Stanford University biophysicist Michael Levitt, a British-American-Israeli who won the 2013 Nobel Prize in chemistry, said that he believed other health precautions, such as enforcing masks, would have been more effective in combatting the pandemic, the Telegraph reported.
“I think lockdown saved no lives. I think it may have cost lives,” Levitt, who is not an epidemiologist, told the publication.
“There is no doubt that you can stop an epidemic with lockdown but it’s a very blunt and very medieval weapon and the epidemic could have been stopped just as effectively with other sensible measures (such as masks and other forms of social distancing),” he added.
Levitt attributed the additional lives lost to other dangers from the fallout of the lockdowns, such as domestic abuse and fewer people seeking health care for ailments other than the virus.
“It will have saved a few road accident lives, things like that, but social damage — domestic abuse, divorces, alcoholism — has been extreme. And then you have those who were not treated for other conditions,” Levitt told the newspaper.
The 73-year-old has no background as an epidemiologist but has analyzed data from 78 nations with more than 50 reported cases of coronavirus, according to the Telegraph.
He said his investigations proved that the virus was never going to grow “exponentially.”
“We should have seen from China that a virus never grows exponentially. From the very first case you see, exponential growth actually slows down very dramatically,” Levitt said.
In the middle of China’s , Levitt made the prediction that the country would peak with around 80,000 cases. He was close: China has reported 84,102 cases as of Tuesday, according to figures from Johns Hopkins University.

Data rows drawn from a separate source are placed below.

$ cat config.mk
export PLATFORM = sky130hd
export DESIGN_NAME = regfile_wb_arbiter_flat
export DESIGN_NICKNAME = d
export VERILOG_FILES = /design/src/rtl/regfile_wb_arbiter_if.sv /design/src/rtl/regfile_wb_arbiter.sv /design/src/flat_wrapper.sv
export SDC_FILE = /design/constraint.sdc
export NUM_CORES = 1
export LEC_CHECK = 0
export CAP_MARGIN = 20
export CORE_MARGIN = 2
export CORE_UTILIZATION = 47
export DETAILED_ROUTE_END_ITERATION = 16
export PLACE_DENSITY = 0.94
export SLEW_MARGIN = 10
export SYNTH_ARGS = -nofsm -noshare
export SYNTH_HDL_FRONTEND = slang
export SYNTH_SLANG_ARGS = --single-unit
$ cat constraint.sdc
create_clock -name CLK -period 5.6 [get_ports CLK]
set_clock_uncertainty 0.05 [all_clocks]
set_input_delay 0.56 -clock CLK [delete_from_list [all_inputs] [get_ports CLK]]
set_output_delay 0.56 -clock CLK [all_outputs]
set_load 0.05 [all_outputs]
==> src/rtl/periph_bus_master.sv <==
// CPU-side master for a 16-byte peripheral register window with ce-qualified
// read/write strobes, byte-lane read-modify-write and a strobe timeout.
module periph_bus_master #(
  parameter logic [15:0] BASE    = 16'o177700,
  parameter int          TIMEOUT = 64
) (
  input  logic        clk,
  input  logic        reset,
  input  logic        req,
  input  logic        we,
  input  logic [1:0]  bsel,
  input  logic [15:0] addr,
  input  logic [15:0] wdata,
  output logic        busy,
  output logic        ack,
  output logic        err,
  output logic [15:0] rdata,
  input  logic        ce,
  output logic        regrd,
  output logic        regwr,
  output logic [3:0]  paddr,
  output logic [15:0] pdata_o,
  input  logic [15:0] pdata_i
);

  localparam int CW = $clog2(TIMEOUT + 1);
  localparam logic [CW-1:0] CNT_LAST = CW'(TIMEOUT - 1);

  localparam logic [2:0] S_IDLE    = 3'd0;
  localparam logic [2:0] S_RD_STB  = 3'd1;
  localparam logic [2:0] S_RD_WAIT = 3'd2;
  localparam logic [2:0] S_RD_CAP  = 3'd3;
  localparam logic [2:0] S_MERGE   = 3'd4;
  localparam logic [2:0] S_WR_STB  = 3'd5;
  localparam logic [2:0] S_RESP    = 3'd6;

  logic [2:0]    state_q, state_d;
  logic [CW-1:0] cnt_q, cnt_d;
  logic [15:0]   hold_q, hold_d;
  logic [3:0]    paddr_q, paddr_d;
  logic [15:0]   pdata_q, pdata_d;
  logic [15:0]   wdata_q, wdata_d;
  logic [1:0]    bsel_q, bsel_d;
  logic          rmw_q, rmw_d;
  logic          err_q, err_d;

  always_comb begin
    state_d = state_q;
    cnt_d   = cnt_q;
    hold_d  = hold_q;
    paddr_d = paddr_q;
    pdata_d = pdata_q;
    wdata_d = wdata_q;
    bsel_d  = bsel_q;
    rmw_d   = rmw_q;
    err_d   = err_q;

    case (state_q)
      S_IDLE: begin
        if (req) begin
          err_d = 1'b0;
          rmw_d = 1'b0;
          // Out-of-window takes priority over an empty lane mask.
          if (addr[15:4] != BASE[15:4]) begin
            err_d   = 1'b1;
            state_d = S_RESP;
          end else if (bsel == 2'b00) begin
            state_d = S_RESP;
          end else begin
            paddr_d = addr[3:0] & 4'b1110;
            bsel_d  = bsel;
            wdata_d = wdata;
            cnt_d   = '0;
            if (!we) begin
              state_d = S_RD_STB;
            end else if (bsel == 2'b11) begin
              pdata_d = wdata;
              state_d = S_WR_STB;
            end else begin
              rmw_d   = 1'b1;
              state_d = S_RD_STB;
            end
          end
        end
      end

      S_RD_STB: begin
        if (ce) begin
          state_d = S_RD_WAIT;
        end else if (cnt_q == CNT_LAST) begin
          err_d   = 1'b1;
          state_d = S_RESP;
        end else begin
          cnt_d = cnt_q + 1'b1;
        end
      end

      // The peripheral registers its read data in the ce cycle; give it a beat.
      S_RD_WAIT: state_d = S_RD_CAP;

      S_RD_CAP: begin
        hold_d  = pdata_i;
        state_d = rmw_q ? S_MERGE : S_RESP;
      end

      S_MERGE: begin
        pdata_d = {bsel_q[1] ? wdata_q[15:8] : hold_q[15:8],
                   bsel_q[0] ? wdata_q[7:0]  : hold_q[7:0]};
        cnt_d   = '0;
        state_d = S_WR_STB;
      end

      S_WR_STB: begin
        if (ce) begin
          state_d = S_RESP;
        end else if (cnt_q == CNT_LAST) begin
          err_d   = 1'b1;
          state_d = S_RESP;
        end else begin
          cnt_d = cnt_q + 1'b1;
        end
      end

      S_RESP:  state_d = S_IDLE;
      default: state_d = S_IDLE;
    endcase
  end

  always_ff @(posedge clk) begin
    if (reset) begin
      state_q <= S_IDLE;
      cnt_q   <= '0;
      hold_q  <= '0;
      paddr_q <= '0;
      pdata_q <= '0;
      wdata_q <= '0;
      bsel_q  <= '0;
      rmw_q   <= 1'b0;
      err_q   <= 1'b0;
    end else begin
      state_q <= state_d;
      cnt_q   <= cnt_d;
      hold_q  <= hold_d;
      paddr_q <= paddr_d;
      pdata_q <= pdata_d;
      wdata_q <= wdata_d;
      bsel_q  <= bsel_d;
      rmw_q   <= rmw_d;
      err_q   <= err_d;
    end
  end

  assign busy    = (state_q != S_IDLE);
  assign ack     = (state_q == S_RESP);
  assign err     = ack & err_q;
  assign regrd   = (state_q == S_RD_STB);
  assign regwr   = (state_q == S_WR_STB);
  assign paddr   = paddr_q;
  assign pdata_o = pdata_q;
  assign rdata   = hold_q;

endmodule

He said the outbreak in China should’ve informed models for other countries around the globe.
“The problem with epidemiologists is that they feel their job is to frighten people into lockdown, social distancing,” Levitt said, singling out British epidemiologist Professor Neil Ferguson, who he claims over-estimated the potential UK death toll by “10 or 12 times”.
“So you say ‘there’s going to be a million deaths’ and when there are only 25,000 you say ‘it’s good you listened to my advice’. This happened with Ebola and bird flu. It’s just part of the madness,” he said.